Therapist: don’t take things personally
Me: [literally a conscious being that experiences life from a first-person perspective] ok I’ll try
Life is about experiences. First kisses. Books that change you. Self-medication. Dogs telling you to set things on fire.
A robot steals your job. It hurts, but that’s how the economy works. Nothing personal. The robot starts texting your wife.
Being goth is hard. The curse on your boss is not working. Ravens are impossible to train. Deodorant marks on your black clothes. Ugh.
[my day at work]
9:00am: so much to do, blessed!
9:05am: ok I’m bored
9:06am: *googles am I too goth for work?*
[at job interview at NASA]
NASA: sir, you’re underqualified for this position.
Me: have you seen our president?
NASA: give him a spaceship
The best way to move on after a breakup is to be open to trying new things. Today I’m throwing rocks at joggers.
The first person who started winking at others was probably the creepiest human ever.
I don’t tweet about my boss because I don’t wanna be a suspect when he disappears.
If you encounter a bear in the wilderness, sing a Coldplay song. You’ll die, but the bear will suffer too.

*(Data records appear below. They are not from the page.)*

File: src/spx_pkg.sv
// constants shared by the stack-pointer-relative compressed load/store expander
// assumes a single core clock domain; the expander, the props checker and the bench all use it
`default_nettype none

package spx_pkg;

    // base integer width selection driven by the core configuration
    typedef enum logic [1:0] {
        SPX_BASE_32  = 2'b00,
        SPX_BASE_64  = 2'b01,
        SPX_BASE_128 = 2'b10
    } spx_base_t;

    // compressed quadrant that holds the stack-relative forms
    localparam logic [1:0] QUADRANT_STACK   = 2'h2;

    // function code field values within that quadrant
    localparam logic [2:0] FC_LOAD_QUAD     = 3'h1; // also float double load
    localparam logic [2:0] FC_LOAD_WORD     = 3'h2;
    localparam logic [2:0] FC_LOAD_DOUBLE   = 3'h3; // also float single load
    localparam logic [2:0] FC_STORE_QUAD    = 3'h5; // also float double store
    localparam logic [2:0] FC_STORE_WORD    = 3'h6;
    localparam logic [2:0] FC_STORE_DOUBLE  = 3'h7; // also float single store

    // field positions in the 16-bit parcel
    localparam int         POS_FC_LSB       = 13;
    localparam int         POS_RD_LSB       = 7;
    localparam int         POS_RS2_LSB      = 2;

    // 32-bit major opcodes
    localparam logic [6:0] OPC_LOAD         = 7'h03;
    localparam logic [6:0] OPC_LOAD_FP      = 7'h07;
    localparam logic [6:0] OPC_MISC_MEM     = 7'h0f;
    localparam logic [6:0] OPC_STORE        = 7'h23;
    localparam logic [6:0] OPC_STORE_FP     = 7'h27;

    // 32-bit width function codes
    localparam logic [2:0] F3_WORD          = 3'h2;
    localparam logic [2:0] F3_DOUBLE        = 3'h3;
    localparam logic [2:0] F3_STORE_QUAD    = 3'h4;
    localparam logic [2:0] F3_LOAD_QUAD     = 3'h2;

    // register numbers
    localparam logic [4:0] REG_STACK_POINTER = 5'h02;
    localparam logic [4:0] REG_HARDWIRED_ZERO = 5'h00;

    // values after reset
    localparam logic [31:0] RST_EXPANDED    = 32'h0000_0000;
    localparam logic        RST_FLAG        = 1'b0;

endpackage

`default_nettype wire
File: src/spx_expander.sv
// expander for stack-pointer-relative compressed loads and stores
// assumes a 16-bit parcel from fetch in the core clock domain, config
// straps that are static while instructions flow, and a decoder downstream
//
// Overview of operation
// RQ1 - word stack load becomes lw, offset times 4
// RQ2 - word stack load to zero register is reserved
// RQ3 - 64/128 bases: double load becomes ld, times 8
// RQ4 - double stack load to zero is reserved
// RQ5 - 128 base: quad load becomes lq, times 16
// RQ6 - quad stack load to zero is reserved
// RQ7 - 32 base with single float: flw, times 4
// RQ8 - 32/64 base with double float: fld, times 8
// RQ9 - word stack store becomes sw, times 4
// RQ10 - 64/128 bases: double store becomes sd
// RQ11 - 128 base: quad store becomes sq
// RQ12 - 32 base with single float: fsw store
// RQ13 - 32/64 base with double float: fsd store
// RQ14 - load fields: code, offset bit, rd, offset
// RQ15 - store fields: code, six-bit offset, rs2
// RQ16 - offsets reassembled per size, zero-extended
// RQ17 - only low bits 10; unsupported forms illegal
`timescale 1ns/1ns
`default_nettype none

module spx_expander (
    input  wire logic              sys_clk_i,      // core clock, 125 MHz
    input  wire logic              rst_n_i,        // async reset, active low
    input  wire logic              parcel_valid_i, // parcel present this cycle
    input  wire logic [15:0]       parcel_i,       // compressed instruction parcel
    input  wire spx_pkg::spx_base_t base_i,        // configured integer base width
    input  wire logic              has_float_single_i, // single float extension present
    input  wire logic              has_float_double_i, // double float extension present
    output logic                   expanded_valid_o,   // result below is valid
    output logic                   stack_ldst_o,       // parcel was a stack load/store
    output logic                   illegal_o,          // reserved or unsupported form
    output logic [31:0]            expanded_o          // equivalent 32-bit instruction
);

    // decoded fields of the parcel
    logic [2:0]  func_code;          // function code field
    logic [4:0]  rd_field;           // full destination register
    logic [4:0]  rs2_field;          // full store source register
    logic        in_quadrant;        // low two bits select the stack quadrant

    // offsets reassembled per access size, in bytes (already scaled)
    logic [11:0] off_load_word;
    logic [11:0] off_load_double;
    logic [11:0] off_load_quad;
    logic [11:0] off_store_word;
    logic [11:0] off_store_double;
    logic [11:0] off_store_quad;

    // registered result and its next value
    logic        out_valid;
    logic        out_match;
    logic        out_illegal;
    logic [31:0] out_instr;
    logic        next_out_valid;
    logic        next_out_match;
    logic        next_out_illegal;
    logic [31:0] next_out_instr;

    // field extraction is wiring only
    // rd and rs2 are full five-bit fields, so every register is reachable
    assign func_code   = parcel_i[spx_pkg::POS_FC_LSB +: 3];            // [RQ14] [RQ15]
    assign rd_field    = parcel_i[spx_pkg::POS_RD_LSB +: 5];           // [RQ14]
    assign rs2_field   = parcel_i[spx_pkg::POS_RS2_LSB +: 5];          // [RQ15]
    assign in_quadrant = (parcel_i[1:0] == spx_pkg::QUADRANT_STACK);   // [RQ17]

    // load offsets: bit 5 from bit 12, the rest from bits 6..2, high bits lowest
    // word: offset 7..6 sit in bits 3..2, offset 4..2 in bits 6..4
    // double: offset 8..6 sit in bits 4..2, offset 4..3 in bits 6..5
    // quad: offset 9..6 sit in bits 5..2, offset 4 in bit 6
    assign off_load_word   = {4'h0, parcel_i[3:2], parcel_i[12], parcel_i[6:4], 2'h0};   // [RQ16] [RQ1]
    assign off_load_double = {3'h0, parcel_i[4:2], parcel_i[12], parcel_i[6:5], 3'h0};   // [RQ16] [RQ3]
    assign off_load_quad   = {2'h0, parcel_i[5:2], parcel_i[12], parcel_i[6], 4'h0};     // [RQ16] [RQ5]

    // store offsets: six-bit field in bits 12..7, low scaled bits first
    // word: offset 5..2 in bits 12..9, offset 7..6 in bits 8..7
    // double: offset 5..3 in bits 12..10, offset 8..6 in bits 9..7
    // quad: offset 5..4 in bits 12..11, offset 9..6 in bits 10..7
    // the scaled low bits are zero, so an access is never misaligned
    assign off_store_word   = {4'h0, parcel_i[8:7], parcel_i[12:9], 2'h0};               // [RQ16] [RQ9]
    assign off_store_double = {3'h0, parcel_i[9:7], parcel_i[12:10], 3'h0};              // [RQ16] [RQ10]
    assign off_store_quad   = {2'h0, parcel_i[10:7], parcel_i[12:11], 4'h0};             // [RQ16] [RQ11]

    // build a 32-bit immediate-form load based on the stack pointer
    // the twelve-bit immediate is zero-extended, so the reach is upward only
    function automatic logic [31:0] make_load(input logic [11:0] off, input logic [2:0] f3,
                                              input logic [4:0] rd, input logic [6:0] opc);
        return {off, spx_pkg::REG_STACK_POINTER, f3, rd, opc};
    endfunction

    // build a 32-bit split-immediate store based on the stack pointer
    // immediate bits 11..5 sit above rs2 and bits 4..0 above the opcode
    function automatic logic [31:0] make_store(input logic [11:0] off, input logic [2:0] f3,
                                               input logic [4:0] rs2, input logic [6:0] opc);
        return {off[11:5], rs2, spx_pkg::REG_STACK_POINTER, f3, off[4:0], opc};
    endfunction

    // decode and expand; anything outside the stack forms passes with no match
    // the expansion is filled in even when the form is illegal, so the decoder
    // downstream can report the faulting word; the illegal flag alone decides
    // whether the result may issue
    // the base and extension straps are read directly: they must not change
    // while parcels flow, since nothing here resynchronises them
    always_comb begin
        next_out_valid   = parcel_valid_i;
        next_out_match   = 1'b0;
        next_out_illegal = 1'b0;
        next_out_instr   = spx_pkg::RST_EXPANDED;
        if (parcel_valid_i && in_quadrant) begin // [RQ17]
            case (func_code)
                // word stack load, any base
                spx_pkg::FC_LOAD_WORD: begin
                    // rd of zero is reserved; the encoding is still filled in
                    next_out_match   = 1'b1;
                    next_out_illegal = (rd_field == spx_pkg::REG_HARDWIRED_ZERO); // [RQ2]
                    next_out_instr   = make_load(off_load_word, spx_pkg::F3_WORD, rd_field,
                                                 spx_pkg::OPC_LOAD); // [RQ1]
                end
                // double integer load on wide bases, single float load on 32
                spx_pkg::FC_LOAD_DOUBLE: begin
                    next_out_match = 1'b1;
                    if (base_i == spx_pkg::SPX_BASE_32) begin
                        // float single needs the extension
                        next_out_illegal = !has_float_single_i; // [RQ17]
                        next_out_instr   = make_load(off_load_word, spx_pkg::F3_WORD, rd_field,
                                                     spx_pkg::OPC_LOAD_FP); // [RQ7]
                    end else begin
                        next_out_illegal = (rd_field == spx_pkg::REG_HARDWIRED_ZERO); // [RQ4]
                        next_out_instr   = make_load(off_load_double, spx_pkg::F3_DOUBLE, rd_field,
                                                     spx_pkg::OPC_LOAD); // [RQ3]
                    end
                end
                // quad load on 128 base, double float load otherwise
                spx_pkg::FC_LOAD_QUAD: begin
                    next_out_match = 1'b1;
                    if (base_i == spx_pkg::SPX_BASE_128) begin
                        next_out_illegal = (rd_field == spx_pkg::REG_HARDWIRED_ZERO); // [RQ6]
                        next_out_instr   = make_load(off_load_quad, spx_pkg::F3_LOAD_QUAD, rd_field,
                                                     spx_pkg::OPC_MISC_MEM); // [RQ5]
                    end else begin
                        // float double load needs the extension
                        next_out_illegal = !has_float_double_i; // [RQ17]
                        next_out_instr   = make_load(off_load_double, spx_pkg::F3_DOUBLE, rd_field,
                                                     spx_pkg::OPC_LOAD_FP); // [RQ8]
                    end
                end
                // word stack store, any base
                spx_pkg::FC_STORE_WORD: begin
                    next_out_match = 1'b1;
                    next_out_instr = make_store(off_store_word, spx_pkg::F3_WORD, rs2_field,
                                                spx_pkg::OPC_STORE); // [RQ9]
                end
                // double store on wide bases, single float store on 32
                spx_pkg::FC_STORE_DOUBLE: begin
                    next_out_match = 1'b1;
                    if (base_i == spx_pkg::SPX_BASE_32) begin
                        // float single store needs the extension
                        next_out_illegal = !has_float_single_i; // [RQ17]
                        next_out_instr   = make_store(off_store_word, spx_pkg::F3_WORD, rs2_field,
                                                      spx_pkg::OPC_STORE_FP); // [RQ12]
                    end else begin
                        next_out_instr   = make_store(off_store_double, spx_pkg::F3_DOUBLE, rs2_field,
                                                      spx_pkg::OPC_STORE); // [RQ10]
                    end
                end
                // quad store on 128 base, double float store otherwise
                spx_pkg::FC_STORE_QUAD: begin
                    next_out_match = 1'b1;
                    if (base_i == spx_pkg::SPX_BASE_128) begin
                        next_out_instr   = make_store(off_store_quad, spx_pkg::F3_STORE_QUAD, rs2_field,
                                                      spx_pkg::OPC_STORE); // [RQ11]
                    end else begin
                        // float double store needs the extension
                        next_out_illegal = !has_float_double_i; // [RQ17]
                        next_out_instr   = make_store(off_store_double, spx_pkg::F3_DOUBLE, rs2_field,
                                                      spx_pkg::OPC_STORE_FP); // [RQ13]
                    end
                end
                // other forms of this quadrant belong to other decoders
                default: begin
                    next_out_match = 1'b0;
                end
            endcase
            // an unknown base code never yields a usable expansion
            // the would-be encoding still stands, so the flag alone blocks it
            if (next_out_match && (base_i != spx_pkg::SPX_BASE_32) && (base_i != spx_pkg::SPX_BASE_64)
                && (base_i != spx_pkg::SPX_BASE_128)) begin
                next_out_illegal = 1'b1; // [RQ17]
            end
        end
    end

    // register the result; one cycle from parcel to answer
    // every output reloads on every edge, so a stale result never outlives
    // its parcel by more than the one cycle of latency
    always_ff @(posedge sys_clk_i or negedge rst_n_i) begin
        if (!rst_n_i) begin
            out_valid   <= spx_pkg::RST_FLAG;
            out_match   <= spx_pkg::RST_FLAG;
            out_illegal <= spx_pkg::RST_FLAG;
            out_instr   <= spx_pkg::RST_EXPANDED;
        end else begin
            out_valid   <= next_out_valid;
            out_match   <= next_out_match;
            out_illegal <= next_out_illegal;
            out_instr   <= next_out_instr;
        end
    end

    // outputs straight from the flip-flops
    // expanded_valid_o follows parcel_valid_i by exactly one edge
    assign expanded_valid_o = out_valid;
    assign stack_ldst_o     = out_match;
    assign illegal_o        = out_illegal;
    assign expanded_o       = out_instr;

endmodule

`default_nettype wire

If a woman asks if you “notice anything new” tell her “I do, your beauty surprises me every day.” Then continue thinking about velociraptors
Leave the past behind. Smile every day. Never wear underwear. I don’t know. Inspirational tweets are hard.
What if the Government invented cheese to distract us from reality?
*gets arrested*
Don’t scream. I came to your house because you never responded to my DMs. Are you OK?
I believe in you. I also believe in dragons, so don’t get too excited.